These can be classified under two names index funds or index tracker and they work the same. They are closely linked with mutual funds and are the cheaper alternative. They still have success in the performance; they are cheaper because there is less work that needs completing once the fund is set up.
They are less expensive and this is due to the way they are run, you don’t need to have expensive fund managers checking that they are working correctly. They typically run for around 0.2% of the capital that you have invested into the index related fund. This is a lot cheaper than the 1 to 1.5% that a mutual fund will normally take.
It means there is less work for the fund managers to do and this is reflected in the price that you will be charged for. But it is important that even though there has been some great returns from this sector that it is possible to lose your capital and end up with nothing. This is why it is important that you have a well prepared investment plan.
The concept behind the investment is a way to track the movements of an index and without the purchasing of individual stock. You are not paying people to pick the best stock for a mutual fund; you are investing in the movements of an index. It is a way to have a wide range of investments with a low percentage going to the fund management team. But they relatively had little to do with the management of these funds and this is reflected in the amount of commission that they take.
It is possible to purchase the funds from different investment managers, and as always it is important that you have fully checked out the company that you intend to use to invest in the index fund of your choice. The amount of initial investment that you will need to put into the index fund will vary depending on your situation and where you choose to invest.

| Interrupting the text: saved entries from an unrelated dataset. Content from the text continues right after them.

`config.mk`:
```
export PLATFORM = sky130hd
export DESIGN_NAME = idec_top
export DESIGN_NICKNAME = d
export VERILOG_FILES = /design/src/source/idec_pkg.sv /design/src/source/ctrl_buffer.sv /design/src/source/group_decoder.sv /design/src/source/idec_top.sv /design/src/source/phase_sequencer.sv /design/src/source/reg_unit.sv
export SDC_FILE = /design/constraint.sdc
export NUM_CORES = 1
export LEC_CHECK = 0
export ABC_AREA = 1
export BUFFER_PORTS_ARGS = -buffer_cell sky130_fd_sc_hd__buf_2
export CELL_PAD_IN_SITES_DETAIL_PLACEMENT = 0
export CELL_PAD_IN_SITES_GLOBAL_PLACEMENT = 2
export CORE_MARGIN = 4
export CORE_UTILIZATION = 30
export CTS_BUF_LIST = sky130_fd_sc_hd__clkbuf_4 sky130_fd_sc_hd__clkbuf_8
export CTS_CLUSTER_DIAMETER = 60
export CTS_CLUSTER_SIZE = 10
export DETAILED_ROUTE_END_ITERATION = 7
export PLACE_DENSITY_LB_ADDON = 0.1
export SYNTH_ARGS = -nofsm -noshare
export SYNTH_HDL_FRONTEND = slang
export SYNTH_HIERARCHICAL = 1
export SYNTH_SLANG_ARGS = --single-unit
```
`constraint.sdc`:
```
create_clock -name clk -period 2.8 [get_ports clk]
set_input_delay 0.28 -clock clk [delete_from_list [all_inputs] [get_ports clk]]
set_output_delay 0.28 -clock clk [all_outputs]
set_load 0.01 [all_outputs]
```
### src/hw/adam_ctrl_pkg.sv
package adam_ctrl_pkg;

        // ============================================================
        // Sizes and key codes
        // ============================================================

        localparam int num_ports = 2;

        typedef logic [3:0] key_code_t;

        // Codes the console reads on the four key lines
        localparam key_code_t key_0_c      = 4'b0011;
        localparam key_code_t key_1_c      = 4'b1110;
        localparam key_code_t key_2_c      = 4'b1101;
        localparam key_code_t key_3_c      = 4'b0110;
        localparam key_code_t key_4_c      = 4'b0001;
        localparam key_code_t key_5_c      = 4'b1001;
        localparam key_code_t key_6_c      = 4'b0111;
        localparam key_code_t key_7_c      = 4'b1100;
        localparam key_code_t key_8_c      = 4'b1000;
        localparam key_code_t key_9_c      = 4'b1011;
        localparam key_code_t key_star_c   = 4'b1010;
        localparam key_code_t key_number_c = 4'b0101;
        localparam key_code_t key_purple_c = 4'b0100;
        localparam key_code_t key_blue_c   = 4'b0010;
        localparam key_code_t key_none_c   = 4'b1111;

        // ============================================================
        // PS/2 set 2 scan codes
        // ============================================================

        // Top row digits
        localparam logic [7:0] sc_row_0 = 8'h45;
        localparam logic [7:0] sc_row_1 = 8'h16;
        localparam logic [7:0] sc_row_2 = 8'h1E;
        localparam logic [7:0] sc_row_3 = 8'h26;
        localparam logic [7:0] sc_row_4 = 8'h25;
        localparam logic [7:0] sc_row_5 = 8'h2E;
        localparam logic [7:0] sc_row_6 = 8'h36;
        localparam logic [7:0] sc_row_7 = 8'h3D;
        localparam logic [7:0] sc_row_8 = 8'h3E;
        localparam logic [7:0] sc_row_9 = 8'h46;

        // Numeric pad digits
        localparam logic [7:0] sc_pad_0 = 8'h70;
        localparam logic [7:0] sc_pad_1 = 8'h69;
        localparam logic [7:0] sc_pad_2 = 8'h72;
        localparam logic [7:0] sc_pad_3 = 8'h7A;
        localparam logic [7:0] sc_pad_4 = 8'h6B;
        localparam logic [7:0] sc_pad_5 = 8'h73;
        localparam logic [7:0] sc_pad_6 = 8'h74;
        localparam logic [7:0] sc_pad_7 = 8'h6C;
        localparam logic [7:0] sc_pad_8 = 8'h75;
        localparam logic [7:0] sc_pad_9 = 8'h7D;

        localparam logic [7:0] sc_pad_star  = 8'h7C;
        localparam logic [7:0] sc_pad_minus = 8'h7B;
        localparam logic [7:0] sc_lshift    = 8'h12;
        localparam logic [7:0] sc_rshift    = 8'h59;

        // ============================================================
        // Structs
        // ============================================================

        // New event whenever toggle flips
        typedef struct packed {
                logic       toggle;
                logic       pressed;
                logic       extended;
                logic [7:0] code;
        } ps2_event_t;

        // Priority order, digit[0] is key 0; dir is {up, down, left, right}
        typedef struct packed {
                logic [9:0] digit;
                logic       star;
                logic       number;
                logic       purple;
                logic       blue;
                logic [3:0] dir;
                logic       fire1;
                logic       fire2;
        } keypad_t;

        typedef struct packed {
                logic [9:0] digit;
                logic       star;
                logic       minus;
                logic       shift;
        } kbd_buttons_t;

        // Active low, idle all ones
        typedef struct packed {
                key_code_t key_lines;
                logic      fire_n;
        } port_lines_t;

endpackage
## config.mk

```make
export PLATFORM = sky130hd
export DESIGN_NAME = ext_bridge
export DESIGN_NICKNAME = d
export VERILOG_FILES = /design/src/mem_region_pkg.sv /design/src/ext_bridge.sv
export SDC_FILE = /design/constraint.sdc
export NUM_CORES = 1
export LEC_CHECK = 0
export BUFFER_PORTS_ARGS = -buffer_cell sky130_fd_sc_hd__buf_4
export CORE_MARGIN = 2
export CORE_UTILIZATION = 41
export DETAILED_ROUTE_END_ITERATION = 8
export PLACE_DENSITY = 0.78
export SYNTH_ARGS = -nofsm -noshare
export SYNTH_HDL_FRONTEND = slang
export SYNTH_SLANG_ARGS = --single-unit
export TNS_END_PERCENT = 20
```

## constraint.sdc

```tcl
create_clock -name clk -period 3.35 [get_ports clk]
set_input_delay 0.5025 -clock clk [delete_from_list [all_inputs] [get_ports clk]]
set_output_delay 0.5025 -clock clk [all_outputs]
set_load 0.005 [all_outputs]
```

## src/mem_region_pkg.sv

```systemverilog
`default_nettype none

package mem_region_pkg;

  localparam int unsigned DATA_WIDTH     = 32;
  localparam int unsigned BE_WIDTH       = DATA_WIDTH / 8;
  localparam int unsigned ADDR_WIDTH     = 32;
  localparam int unsigned RAM_ADDR_WIDTH = 10;
  localparam int unsigned NUM_WORDS      = 2 ** RAM_ADDR_WIDTH;

  // address bits 31:20 tag the local data region
  localparam logic [11:0] LOCAL_REGION  = 12'h001;
  localparam int unsigned HOST_BANK_BIT = 12;

  typedef logic [DATA_WIDTH-1:0]     word_t;
  typedef logic [BE_WIDTH-1:0]       be_t;
  typedef logic [ADDR_WIDTH-1:0]     addr_t;
  typedef logic [RAM_ADDR_WIDTH-1:0] ram_idx_t;

  // one address word, seen flat or split into fields
  typedef union packed {
    addr_t flat;
    struct packed {
      logic [11:0]                            region;
      logic [ADDR_WIDTH-12-RAM_ADDR_WIDTH-3:0] unused;
      ram_idx_t                               idx;
      logic [1:0]                             offset;
    } f;
  } lsu_addr_u;

  // core side, req/gnt/rvalid
  typedef struct packed {
    logic  req;
    logic  we;
    be_t   be;
    addr_t addr;
    word_t wdata;
  } mem_req_t;

  typedef struct packed {
    logic  gnt;
    logic  rvalid;
    word_t rdata;
  } mem_rsp_t;

  typedef struct packed {
    logic     en;
    logic     we;
    be_t      be;
    ram_idx_t idx;
    word_t    wdata;
  } ram_cmd_t;

  // four-phase req/ack, host port and external bus
  typedef struct packed {
    logic  req;
    logic  we;
    be_t   be;
    addr_t addr;
    word_t wdata;
  } four_ph_req_t;

  typedef struct packed {
    logic  ack;
    word_t rdata;
  } four_ph_rsp_t;

endpackage

`default_nettype wire
```

## src/ext_bridge.sv

```systemverilog
`timescale 1ns/100ps
`default_nettype none

module ext_bridge (
  input  wire                              clk,
  input  wire                              rst_n,
  input  wire mem_region_pkg::mem_req_t     core_req_i,
  output mem_region_pkg::mem_rsp_t         core_rsp_o,
  output mem_region_pkg::four_ph_req_t     bus_req_o,
  input  wire mem_region_pkg::four_ph_rsp_t bus_rsp_i
);

  import mem_region_pkg::*;

  typedef enum logic [1:0] { IDLE, REQUEST, RELEASE, RESPOND } state_e;

  state_e state_q;
  state_e state_d;
  logic   accept;
  logic   we_q;
  be_t    be_q;
  addr_t  addr_q;
  word_t  wdata_q;
  word_t  rdata_q;

  assign accept = (state_q == IDLE) & core_req_i.req;

  always_comb
  begin
    state_d = state_q;
    case (state_q)
      IDLE:
        if (core_req_i.req)
          state_d = REQUEST;
      REQUEST:
        if (bus_rsp_i.ack)
          state_d = RELEASE;
      // wait for the slave to drop ack
      RELEASE:
        if (!bus_rsp_i.ack)
          state_d = RESPOND;
      RESPOND:
        state_d = IDLE;
      default:
        state_d = IDLE;
    endcase
  end

  always_ff @(posedge clk, negedge rst_n)
  begin
    if (!rst_n)
    begin
      state_q <= IDLE;
    end
    else
    begin
      state_q <= state_d;
    end
  end

  always_ff @(posedge clk)
  begin
    if (accept)
    begin
      we_q    <= core_req_i.we;
      be_q    <= core_req_i.be;
      addr_q  <= core_req_i.addr;
      wdata_q <= core_req_i.wdata;
    end
    if (state_q == REQUEST && bus_rsp_i.ack)
    begin
      rdata_q <= bus_rsp_i.rdata;
    end
  end

  assign bus_req_o.req   = (state_q == REQUEST);
  assign bus_req_o.we    = we_q;
  assign bus_req_o.be    = be_q;
  assign bus_req_o.addr  = addr_q;
  assign bus_req_o.wdata = wdata_q;

  assign core_rsp_o.gnt    = accept;
  assign core_rsp_o.rvalid = (state_q == RESPOND);
  assign core_rsp_o.rdata  = rdata_q;

  ap_payload_stable: assert property (
    @(posedge clk) disable iff (!rst_n)
    bus_req_o.req && !bus_rsp_i.ack |=> $stable(bus_req_o)
  );

  ap_req_after_ack_low: assert property (
    @(posedge clk) disable iff (!rst_n)
    $rose(bus_req_o.req) |-> !bus_rsp_i.ack
  );

endmodule

`default_nettype wire

```

==> results_dict.tcl <==
set metrics [dict create \
    synthTopCellsByArea "edfxtp_1, dfrtp_1, ha_1" \
    top_usage_layer "met2" \
    antenna_found_initial 0 \
    synth-edff-count 101 \
    worstHoldPathType "in -> reg" \
    hpwl_um 5850 \
    multiInputGateArea_um2 106 \
    use_met1_pct 20.0 \
    synth-async-reset-ratio_pct 1.94 \
    worst_ep_required_time_ps 2850 \
    r2r-start "state_q[0]" \
    layoutNonFillerInstCount 446 \
    area_growth_pct 58.8 \
    skew_ps 10.2 \
    core_area_um2 7650 \
    crit_chain "inv_1 > ha_1 > and2_2 > buf_4" \
    met2_usage_pct 29.9 \
    drt_iter0_drc 106 \
    routedWlPerCell_um 16.7 \
    drtAntennaViolNets 0 \
    drive_gt1_share_pct 66.3 \
    grt_overflow_total 0 \
    cts_tree "built" \
    nNetsFinal 448 \
    pwr_density_cell_nw_per_um2 611 \
    path_clk_slew_ps 100 \
    fillers 519 \
    place_congestion 0.794 \
    cts_sinks 103 \
    crit_arrival_ps 1780 \
    fmax_mhz 438 \
    regArea_um2 3080 \
    grt_pass1_vias 1908 \
    yosys.cell_count.top_type "edfxtp_1" \
    cts.htree.levels 3 \
    yosysTopAreaCell "edfxtp_1" \
    die_x_um 92.5 \
    rsz0062_at_grt "false" \
    drv_cap 0 \
    vias 1954 \
    ys_types 10 \
    start_util_pct 42.0 \
    worst_pin_slew_ps 504 \
    relSlewSlack_pct 66.4 \
    ios 209 \
    syn_area_um2 3210 \
    syn-num-nets 227 \
    stdcell_area_um2 5100 \
    fin_setup_tns_ps 0 \
    use_met3_pct 5.04 \
    period_needed_ps 2280 \
    num_antenna_cells 0 \
    final_util_pct 66.8 \
    cp-end-kind "output port" \
    ys_seq_area_share_pct 95.9 \
    synth_top_area_share_pct 94.4 \
    dieArea_um2 8560 \
    slew_violations 0 \
    post-route-period-util_pct 68.2 \
    synth_area_per_cell_um2 27.2 \
    status "complete, no violations" \
    numCtsBuffers 9 \
    die_h_um 92.5 \
    synthFlopType "edfxtp_1" \
    post_cts_resized 0 \
    power_leakage_nw 2.12 \
    place_area_um2 4910 \
    dpl.cell_count 429 \
    crit_family "simple AND/OR/NAND/NOR gates" \
    root_buffer "clkbuf_8" \
    routed_wl_um 7460 \
    max_stage_delay_ps 490 \
    path_buf_inv 2 \
    netlist_instances 118 \
    grt_max_degree 33 \
    dr.pass1.iters 4 \
    cts.path.max_buffers 2 \
    final-setup-viol-count 0 \
    vdd_drop_max_uv 257 \
    rows 32 \
    grt_use_total_pct 17.1 \
    startpoint_type "flop" \
    ys_ff_latch 103 \
    worstPathMaxFanout 22 \
    vias_per_cell 4.38 \
    drc 0 \
    yosysWarningCount 0 \
    crit_slowest_cell "and2_2" \
    clock_latency_ps 360 \
    grt_first_pass_wirelength_um 10600 \
    startpoint "state_q[0]" \
    crit_type "reg -> out" \
    portBuffers 208 \
    synth_common_cells "edfxtp_1, ha_1, inv_1" \
    hold_start "core_req_i[2]" \
    hold_viol_final 0 \
]
==> routing by layer <==
| metal | vias to the layer above | part of all wire (%) |
|---|---|---|
| li1 | 907 | - |
| met1 | 922 | 36 |
| met2 | 117 | 53 |
| met3 | 8 | 9.8 |
| met4 | 0 | 1.4 |
| met5 | - | 0 |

The idea with the index funds is that you get a reasonable rate of return for your investment. It is often called a passive fund because once you have set it up there is little maintenance that is required. It is a great way for growing money and making your money work harder for you.
There are some great ways in which you can invest your money to make it work harder and better for you, but as with any investment there is the possibility that you could lose the capital that you have invested. It is important that you do your homework before you invest money. You need to have checked that the investment is right for you.